> PROBLEM DETAILS:
State how many lines in the entries below contain "placement". Write nothing but the number.

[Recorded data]
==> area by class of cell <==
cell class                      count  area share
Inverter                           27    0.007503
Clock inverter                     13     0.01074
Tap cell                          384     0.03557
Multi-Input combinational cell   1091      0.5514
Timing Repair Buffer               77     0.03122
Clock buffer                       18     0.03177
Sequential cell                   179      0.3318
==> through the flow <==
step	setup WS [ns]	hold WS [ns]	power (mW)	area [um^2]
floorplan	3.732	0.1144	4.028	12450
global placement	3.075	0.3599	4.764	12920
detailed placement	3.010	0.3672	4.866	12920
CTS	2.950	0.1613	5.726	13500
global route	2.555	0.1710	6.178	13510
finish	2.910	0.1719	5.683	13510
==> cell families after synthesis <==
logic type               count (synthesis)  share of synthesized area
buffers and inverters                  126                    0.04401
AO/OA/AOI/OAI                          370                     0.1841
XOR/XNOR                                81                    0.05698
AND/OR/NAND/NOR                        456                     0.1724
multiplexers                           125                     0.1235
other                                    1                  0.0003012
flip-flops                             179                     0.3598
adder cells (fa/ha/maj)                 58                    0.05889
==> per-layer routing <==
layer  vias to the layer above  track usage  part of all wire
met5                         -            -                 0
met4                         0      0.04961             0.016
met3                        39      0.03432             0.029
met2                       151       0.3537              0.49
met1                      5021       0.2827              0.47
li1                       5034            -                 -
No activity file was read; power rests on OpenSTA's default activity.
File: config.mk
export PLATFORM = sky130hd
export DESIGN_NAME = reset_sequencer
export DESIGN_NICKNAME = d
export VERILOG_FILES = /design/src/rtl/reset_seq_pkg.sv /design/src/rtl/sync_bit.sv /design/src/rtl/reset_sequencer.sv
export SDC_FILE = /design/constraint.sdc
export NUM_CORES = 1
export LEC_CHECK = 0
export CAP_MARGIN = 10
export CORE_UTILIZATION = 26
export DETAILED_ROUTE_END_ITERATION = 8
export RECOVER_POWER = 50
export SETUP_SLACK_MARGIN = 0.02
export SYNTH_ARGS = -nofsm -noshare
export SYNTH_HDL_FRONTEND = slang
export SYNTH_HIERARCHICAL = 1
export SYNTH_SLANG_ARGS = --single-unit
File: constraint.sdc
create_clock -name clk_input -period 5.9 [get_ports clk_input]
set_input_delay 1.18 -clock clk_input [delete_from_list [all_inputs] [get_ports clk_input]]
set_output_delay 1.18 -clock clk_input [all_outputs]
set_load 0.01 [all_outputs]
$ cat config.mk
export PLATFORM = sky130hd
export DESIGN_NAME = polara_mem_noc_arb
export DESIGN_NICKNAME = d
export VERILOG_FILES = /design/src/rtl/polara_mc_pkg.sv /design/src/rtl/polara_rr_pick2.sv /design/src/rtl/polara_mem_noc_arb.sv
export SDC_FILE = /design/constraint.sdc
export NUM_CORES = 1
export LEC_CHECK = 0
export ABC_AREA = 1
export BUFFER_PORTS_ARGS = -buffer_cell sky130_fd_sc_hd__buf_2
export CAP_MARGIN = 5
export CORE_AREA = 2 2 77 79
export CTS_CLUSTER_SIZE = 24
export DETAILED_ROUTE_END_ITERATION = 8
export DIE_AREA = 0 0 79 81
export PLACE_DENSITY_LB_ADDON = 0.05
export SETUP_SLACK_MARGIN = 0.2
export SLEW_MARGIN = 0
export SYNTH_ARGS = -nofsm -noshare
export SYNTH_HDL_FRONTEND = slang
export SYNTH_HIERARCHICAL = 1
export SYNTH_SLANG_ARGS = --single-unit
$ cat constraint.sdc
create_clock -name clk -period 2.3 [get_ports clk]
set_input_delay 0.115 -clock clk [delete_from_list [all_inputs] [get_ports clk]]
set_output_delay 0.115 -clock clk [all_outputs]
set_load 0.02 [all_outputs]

> TASK SOLUTION:
2